==> src/hdl/segmented_spring_damper_tension_assert.svh <==
// ----------------------------------------------------------------------------
// Spring tension assertion macros
// Concurrent check macros shared by the spring tension block; empty when
// synthesised.
// ----------------------------------------------------------------------------
`ifndef SEGMENTED_SPRING_DAMPER_TENSION_ASSERT_SVH
`define SEGMENTED_SPRING_DAMPER_TENSION_ASSERT_SVH
`ifndef SYNTHESIS
// Same-cycle implication, sampled on clk, idle while rst is high
`define SSTN_ASSERT_IMPLIES(label, ante, cons) \
  label: assert property (@(posedge clk) disable iff (rst) (ante) |-> (cons)) \
    else $error("spring tension check failed");
// Next-cycle implication, sampled on clk, idle while rst is high
`define SSTN_ASSERT_NEXT(label, ante, cons) \
  label: assert property (@(posedge clk) disable iff (rst) (ante) |=> (cons)) \
    else $error("spring tension check failed");
`else
`define SSTN_ASSERT_IMPLIES(label, ante, cons)
`define SSTN_ASSERT_NEXT(label, ante, cons)
`endif
`endif

==> src/hdl/sstn_pkg.sv <==
// ----------------------------------------------------------------------------
// Spring tension package
// Shared types and codes of the segmented spring tension block.
// ----------------------------------------------------------------------------
package sstn_pkg;

  localparam int CFG_INDEX_W = 4;

  localparam logic [CFG_INDEX_W-1:0] REG_NATURAL_LENGTH    = 4'd0;
  localparam logic [CFG_INDEX_W-1:0] REG_STIFFNESS         = 4'd1;
  localparam logic [CFG_INDEX_W-1:0] REG_DAMPING           = 4'd2;
  localparam logic [CFG_INDEX_W-1:0] REG_INVERSE_TIME_STEP = 4'd3;
  localparam logic [CFG_INDEX_W-1:0] REG_MAX_TENSION       = 4'd4;
  localparam logic [CFG_INDEX_W-1:0] REG_FORCE_MODE        = 4'd5;
  localparam logic [CFG_INDEX_W-1:0] REG_DISTANCE_SCALE    = 4'd6;
  localparam logic [CFG_INDEX_W-1:0] REG_SPRING_ENABLE     = 4'd7;

  localparam logic [1:0] MODE_COMPRESSION = 2'd1;
  localparam logic [1:0] MODE_EXTENSION   = 2'd2;

  localparam int CHUNK = 8;

  // Classification of a queued point
  typedef struct packed {
    logic seg;   // closes a segment with the previous point
    logic last;  // final point of the tick
  } kind_t;

  typedef struct packed {
    logic busy;
    logic pop;
  } back_status_t;

  typedef enum logic [2:0] {
    OP_SQ, OP_LEN, OP_VEL, OP_ACC, OP_D2, OP_EN, OP_ELA, OP_VIS
  } mul_op_t;

  typedef enum logic [5:0] {
    ST_IDLE  = 6'b000001,
    ST_ISSUE = 6'b000010,
    ST_WAIT  = 6'b000100,
    ST_ROOT  = 6'b001000,
    ST_DIV   = 6'b010000,
    ST_OUT   = 6'b100000
  } back_state_t;

endpackage

==> src/hdl/sstn_mul.sv <==
// ----------------------------------------------------------------------------
// Spring tension multiplier
// Unsigned multiplier taking the second operand one byte per cycle.
// ----------------------------------------------------------------------------
module sstn_mul #(
  parameter int A_WIDTH = 66,
  parameter int B_WIDTH = 32
) (
  input  logic                 clk,
  input  logic                 rst,
  input  logic                 start,
  input  logic [A_WIDTH-1:0]   a,
  input  logic [B_WIDTH-1:0]   b,
  output logic                 done,
  output logic [A_WIDTH+((B_WIDTH+sstn_pkg::CHUNK-1)/sstn_pkg::CHUNK)*sstn_pkg::CHUNK-1:0] prod
);

  localparam int C     = sstn_pkg::CHUNK;
  localparam int NCH   = (B_WIDTH + C - 1) / C;
  localparam int BPW   = NCH * C;
  localparam int PW    = A_WIDTH + BPW;
  localparam int CNT_W = $clog2(NCH + 1);

  logic [A_WIDTH-1:0]   a_r;
  logic [BPW-1:0]       b_sh;
  logic [PW-1:0]        acc;
  logic [CNT_W-1:0]     cnt;
  logic                 run;
  logic [A_WIDTH+C-1:0] part;

  assign part = {{C{1'b0}}, a_r} * (A_WIDTH+C)'(b_sh[BPW-1 -: C]);
  assign prod = acc;

  always_ff @(posedge clk) begin
    if (rst) begin
      run  <= 1'b0;
      done <= 1'b0;
      cnt  <= '0;
    end else begin
      done <= run && (cnt == CNT_W'(1));
      if (start) begin
        run <= 1'b1;
        cnt <= CNT_W'(NCH);
      end else if (run) begin
        cnt <= cnt - CNT_W'(1);
        if (cnt == CNT_W'(1)) begin
          run <= 1'b0;
        end
      end
    end
  end

  // most significant byte first: shift the partial sum and add
  always_ff @(posedge clk) begin
    if (start) begin
      a_r  <= a;
      b_sh <= BPW'(b);
      acc  <= '0;
    end else if (run) begin
      acc  <= (acc << C) + PW'(part);
      b_sh <= b_sh << C;
    end
  end

endmodule

==> src/hdl/sstn_back.sv <==
// ----------------------------------------------------------------------------
// Spring tension back
// Segment square root, length sum and end-of-tick tension sequence.
// ----------------------------------------------------------------------------
module sstn_back #(
  parameter int WORD_WIDTH    = 32,
  parameter int FRACTION_BITS = 16
) (
  input  logic                       clk,
  input  logic                       rst,
  input  logic [WORD_WIDTH-1:0]      seg_dx,
  input  logic [WORD_WIDTH-1:0]      seg_dy,
  input  logic [WORD_WIDTH-1:0]      seg_dz,
  input  sstn_pkg::kind_t            seg_kind,
  input  logic                       q_empty,
  output sstn_pkg::back_status_t     status,
  input  logic [WORD_WIDTH-2:0]      natural_length,
  input  logic [WORD_WIDTH-2:0]      stiffness,
  input  logic [WORD_WIDTH-2:0]      damping,
  input  logic [WORD_WIDTH-2:0]      inverse_time_step,
  input  logic [WORD_WIDTH-2:0]      max_tension,
  input  logic [1:0]                 force_mode,
  input  logic [WORD_WIDTH-2:0]      distance_scale,
  input  logic                       spring_enable,
  input  logic                       hist_clear,
  output logic                       out_valid,
  input  logic                       out_stall,
  output logic [WORD_WIDTH-1:0]      total_tension,
  output logic [WORD_WIDTH-1:0]      elastic_tension,
  output logic [WORD_WIDTH-1:0]      viscous_tension,
  output logic [WORD_WIDTH-2:0]      current_length,
  output logic [WORD_WIDTH-1:0]      length_velocity,
  output logic [WORD_WIDTH-1:0]      length_acceleration,
  output logic [WORD_WIDTH-2:0]      stored_energy,
  output logic [WORD_WIDTH-1:0]      stretch,
  output logic [WORD_WIDTH-2:0]      stretch_ratio
);

  localparam int W   = WORD_WIDTH;
  localparam int F   = FRACTION_BITS;
  localparam int C   = sstn_pkg::CHUNK;
  localparam int AW  = 2 * W + 2;
  localparam int PW  = AW + ((W + C - 1) / C) * C;
  localparam int SW  = W + 8;
  localparam int DN  = W - 1 + F;
  localparam int CW  = $clog2(DN + 1);
  localparam int RW  = W + 4;
  localparam logic [W-2:0] POS_MAX = '1;

  sstn_pkg::back_state_t state;
  sstn_pkg::mul_op_t     op;

  logic [CW-1:0]   cnt;
  logic [1:0]      idx;
  logic [W-1:0]    d_r [3];
  sstn_pkg::kind_t kind_r;
  logic [AW-1:0]   sq_acc;
  logic [AW-1:0]   sv;
  logic [RW-1:0]   rem;
  logic [W:0]      root;
  logic [SW-1:0]   length_sum;
  logic [W-2:0]    len, prev_len, ratio, energy;
  logic [W-1:0]    str, vel, acc, ela, vis, prev_vel;
  logic [2*W-1:0]  d2;
  logic [DN-1:0]   div_sh;
  logic [W-2:0]    div_rem;
  logic            hv;

  logic            mul_start, mul_done;
  logic [AW-1:0]   mul_a;
  logic [W-1:0]    mul_b;
  logic [PW-1:0]   mul_prod;

  sstn_mul #(.A_WIDTH(AW), .B_WIDTH(W)) u_mul (
    .clk   (clk),
    .rst   (rst),
    .start (mul_start),
    .a     (mul_a),
    .b     (mul_b),
    .done  (mul_done),
    .prod  (mul_prod)
  );

  function automatic logic [W-2:0] shr_sat(input logic [PW-1:0] p, input int unsigned s);
    logic [PW-1:0] m;
    m = p >> s;
    if (m > PW'(POS_MAX)) begin
      return POS_MAX;
    end
    return m[W-2:0];
  endfunction

  // drop fraction bits, saturate, then apply the sign
  function automatic logic [W-1:0] mulq(input logic [PW-1:0] p, input logic neg);
    logic [PW-1:0] m;
    logic [PW-1:0] lim;
    logic [W-1:0]  mv;
    m   = p >> F;
    lim = PW'(POS_MAX) + (neg ? PW'(1) : PW'(0));
    if (m > lim) begin
      m = lim;
    end
    mv = m[W-1:0];
    return neg ? (~mv + W'(1)) : mv;
  endfunction

  function automatic logic [W-1:0] abs_w(input logic [W-1:0] x);
    return x[W-1] ? (~x + W'(1)) : x;
  endfunction

  logic [W-2:0] len_next;
  logic [W-1:0] str_next, ad, dl, vel_mag;
  logic [W:0]   dv, dv_mag;
  logic         ela_neg, vis_neg;

  assign len_next = shr_sat(mul_prod, F);
  assign str_next = {1'b0, len_next} - {1'b0, natural_length};
  assign ad       = abs_w(str);
  assign dl       = {1'b0, len} - {1'b0, prev_len};
  assign dv       = {vel[W-1], vel} - {prev_vel[W-1], prev_vel};
  assign dv_mag   = dv[W] ? (~dv + (W+1)'(1)) : dv;
  assign vel_mag  = abs_w(vel);
  assign ela_neg  = !str[W-1] && (str != '0);
  assign vis_neg  = !vel[W-1] && (vel != '0);

  always_comb begin
    mul_a = '0;
    mul_b = '0;
    unique case (op)
      sstn_pkg::OP_SQ: begin
        mul_a = AW'(d_r[idx]);
        mul_b = d_r[idx];
      end
      sstn_pkg::OP_LEN: begin
        mul_a = AW'(length_sum);
        mul_b = W'(distance_scale);
      end
      sstn_pkg::OP_VEL: begin
        mul_a = AW'(abs_w(dl));
        mul_b = W'(inverse_time_step);
      end
      sstn_pkg::OP_ACC: begin
        mul_a = AW'(dv_mag);
        mul_b = W'(inverse_time_step);
      end
      sstn_pkg::OP_D2: begin
        mul_a = AW'(ad);
        mul_b = ad;
      end
      sstn_pkg::OP_EN: begin
        mul_a = AW'(d2);
        mul_b = W'(stiffness);
      end
      sstn_pkg::OP_ELA: begin
        mul_a = AW'(ad);
        mul_b = W'(stiffness);
      end
      sstn_pkg::OP_VIS: begin
        mul_a = AW'(vel_mag);
        mul_b = W'(damping);
      end
      default: begin
        mul_a = '0;
        mul_b = '0;
      end
    endcase
  end

  assign mul_start = (state == sstn_pkg::ST_ISSUE);

  // square root, one result bit per cycle
  logic [RW-1:0] r4, trial, rem_n;
  logic [W:0]    root_n;
  logic          r_ge;
  logic [SW:0]   sum_ext;
  logic [SW-1:0] sum_sat;

  assign r4      = {rem[RW-3:0], sv[AW-1 -: 2]};
  assign trial   = RW'({root, 2'b01});
  assign r_ge    = (r4 >= trial);
  assign rem_n   = r_ge ? (r4 - trial) : r4;
  assign root_n  = {root[W-1:0], r_ge};
  assign sum_ext = {1'b0, length_sum} + (SW+1)'(root_n);
  assign sum_sat = sum_ext[SW] ? '1 : sum_ext[SW-1:0];

  // restoring division, one quotient bit per cycle
  logic [W-1:0]  r2, r2_sub;
  logic          d_ge;
  logic [W-2:0]  drem_n;
  logic [DN-1:0] q_fin;

  assign r2     = {div_rem, div_sh[DN-1]};
  assign d_ge   = (r2 >= {1'b0, natural_length});
  assign r2_sub = r2 - {1'b0, natural_length};
  assign drem_n = d_ge ? r2_sub[W-2:0] : r2[W-2:0];
  assign q_fin  = {div_sh[DN-2:0], d_ge};

  // total tension: sum, clamp to the limit, apply the direction mode, zero when disabled
  logic signed [W:0] tot_sum, max_pos, max_neg, tot_lim;
  logic [W-1:0]      tot_c;

  always_comb begin
    tot_sum = $signed({ela[W-1], ela}) + $signed({vis[W-1], vis});
    max_pos = $signed({2'b00, max_tension});
    max_neg = -max_pos;
    tot_lim = tot_sum;
    priority if (tot_sum > max_pos) begin
      tot_lim = max_pos;
    end else if (tot_sum < max_neg) begin
      tot_lim = max_neg;
    end else begin
      tot_lim = tot_sum;
    end
    if ((force_mode == sstn_pkg::MODE_COMPRESSION) && (tot_lim < 0)) begin
      tot_lim = '0;
    end
    if ((force_mode == sstn_pkg::MODE_EXTENSION) && (tot_lim > 0)) begin
      tot_lim = '0;
    end
    tot_c = spring_enable ? tot_lim[W-1:0] : '0;
  end

  assign status.busy = (state != sstn_pkg::ST_IDLE);
  assign status.pop  = (state == sstn_pkg::ST_IDLE) && !q_empty;

  always_ff @(posedge clk) begin
    if (rst) begin
      state      <= sstn_pkg::ST_IDLE;
      op         <= sstn_pkg::OP_SQ;
      cnt        <= '0;
      idx        <= 2'd0;
      out_valid  <= 1'b0;
      hv         <= 1'b0;
      prev_vel   <= '0;
      prev_len   <= '0;
      length_sum <= '0;
    end else begin
      // the result state reloads the output register itself
      if (out_valid && !out_stall && (state != sstn_pkg::ST_OUT)) begin
        out_valid <= 1'b0;
      end
      if (hist_clear) begin
        prev_vel <= '0;
        hv       <= 1'b0;
      end
      unique case (state)
        sstn_pkg::ST_IDLE: begin
          if (!q_empty) begin
            d_r[0] <= seg_dx;
            d_r[1] <= seg_dy;
            d_r[2] <= seg_dz;
            kind_r <= seg_kind;
            idx    <= 2'd0;
            sq_acc <= '0;
            op     <= seg_kind.seg ? sstn_pkg::OP_SQ : sstn_pkg::OP_LEN;
            state  <= sstn_pkg::ST_ISSUE;
          end
        end
        sstn_pkg::ST_ISSUE: begin
          state <= sstn_pkg::ST_WAIT;
        end
        sstn_pkg::ST_WAIT: begin
          if (mul_done) begin
            unique case (op)
              sstn_pkg::OP_SQ: begin
                sq_acc <= sq_acc + mul_prod[AW-1:0];
                if (idx == 2'd2) begin
                  sv    <= sq_acc + mul_prod[AW-1:0];
                  rem   <= '0;
                  root  <= '0;
                  cnt   <= CW'(W + 1);
                  state <= sstn_pkg::ST_ROOT;
                end else begin
                  idx   <= idx + 2'd1;
                  state <= sstn_pkg::ST_ISSUE;
                end
              end
              sstn_pkg::OP_LEN: begin
                len     <= len_next;
                str     <= str_next;
                div_sh  <= {len_next, {F{1'b0}}};
                div_rem <= '0;
                cnt     <= CW'(DN);
                state   <= sstn_pkg::ST_DIV;
              end
              sstn_pkg::OP_VEL: begin
                vel   <= mulq(mul_prod, dl[W-1]);
                op    <= sstn_pkg::OP_ACC;
                state <= sstn_pkg::ST_ISSUE;
              end
              sstn_pkg::OP_ACC: begin
                acc   <= mulq(mul_prod, dv[W]);
                op    <= sstn_pkg::OP_D2;
                state <= sstn_pkg::ST_ISSUE;
              end
              sstn_pkg::OP_D2: begin
                d2    <= mul_prod[2*W-1:0];
                op    <= sstn_pkg::OP_EN;
                state <= sstn_pkg::ST_ISSUE;
              end
              sstn_pkg::OP_EN: begin
                energy <= shr_sat(mul_prod, 2 * F + 1);
                op     <= sstn_pkg::OP_ELA;
                state  <= sstn_pkg::ST_ISSUE;
              end
              sstn_pkg::OP_ELA: begin
                ela   <= mulq(mul_prod, ela_neg);
                op    <= sstn_pkg::OP_VIS;
                state <= sstn_pkg::ST_ISSUE;
              end
              sstn_pkg::OP_VIS: begin
                vis   <= mulq(mul_prod, vis_neg);
                state <= sstn_pkg::ST_OUT;
              end
              default: begin
                state <= sstn_pkg::ST_IDLE;
              end
            endcase
          end
        end
        sstn_pkg::ST_ROOT: begin
          rem  <= rem_n;
          root <= root_n;
          sv   <= sv << 2;
          cnt  <= cnt - CW'(1);
          if (cnt == CW'(1)) begin
            length_sum <= sum_sat;
            if (kind_r.last) begin
              op    <= sstn_pkg::OP_LEN;
              state <= sstn_pkg::ST_ISSUE;
            end else begin
              state <= sstn_pkg::ST_IDLE;
            end
          end
        end
        sstn_pkg::ST_DIV: begin
          div_rem <= drem_n;
          div_sh  <= q_fin;
          cnt     <= cnt - CW'(1);
          if (cnt == CW'(1)) begin
            ratio <= (q_fin > DN'(POS_MAX)) ? POS_MAX : q_fin[W-2:0];
            if (spring_enable) begin
              vel   <= '0;
              op    <= hv ? sstn_pkg::OP_VEL : sstn_pkg::OP_ACC;
              state <= sstn_pkg::ST_ISSUE;
            end else begin
              vel    <= '0;
              acc    <= '0;
              ela    <= '0;
              vis    <= '0;
              energy <= '0;
              state  <= sstn_pkg::ST_OUT;
            end
          end
        end
        sstn_pkg::ST_OUT: begin
          // hold until the output register is free or being taken
          if (!out_valid || !out_stall) begin
            out_valid           <= 1'b1;
            total_tension       <= tot_c;
            elastic_tension     <= ela;
            viscous_tension     <= vis;
            current_length      <= len;
            length_velocity     <= vel;
            length_acceleration <= acc;
            stored_energy       <= energy;
            stretch             <= str;
            stretch_ratio       <= ratio;
            prev_len            <= len;
            prev_vel            <= spring_enable ? vel : '0;
            hv                  <= spring_enable;
            length_sum          <= '0;
            state               <= sstn_pkg::ST_IDLE;
          end
        end
        default: begin
          state <= sstn_pkg::ST_IDLE;
        end
      endcase
    end
  end

endmodule

==> config.mk <==
export PLATFORM = sky130hd
export DESIGN_NAME = sstn_back
export DESIGN_NICKNAME = d
export VERILOG_FILES = /design/src/hdl/segmented_spring_damper_tension_assert.svh /design/src/hdl/sstn_pkg.sv /design/src/hdl/sstn_mul.sv /design/src/hdl/sstn_back.sv
export SDC_FILE = /design/constraint.sdc
export NUM_CORES = 2
export LEC_CHECK = 0
export BUFFER_PORTS_ARGS = -buffer_cell sky130_fd_sc_hd__clkbuf_2
export CAP_MARGIN = 30
export CORE_UTILIZATION = 57
export DETAILED_ROUTE_END_ITERATION = 8
export PLACE_DENSITY = 0.78
export SYNTH_ARGS = -nofsm -noshare
export SYNTH_HDL_FRONTEND = slang
export SYNTH_HIERARCHICAL = 1
export SYNTH_SLANG_ARGS = --single-unit
==> constraint.sdc <==
create_clock -name clk -period 13.95 [get_ports clk]
set_input_delay 1.395 -clock clk [delete_from_list [all_inputs] [get_ports clk]]
set_output_delay 1.395 -clock clk [all_outputs]
set_load 0.02 [all_outputs]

- - - - - - -

**Work instructions:**
Every line from the first through the one containing "block; empty when" in the listing above must be given again exactly, with nothing else alongside.

**Answer area:**
==> src/hdl/segmented_spring_damper_tension_assert.svh <==
// ----------------------------------------------------------------------------
// Spring tension assertion macros
// Concurrent check macros shared by the spring tension block; empty when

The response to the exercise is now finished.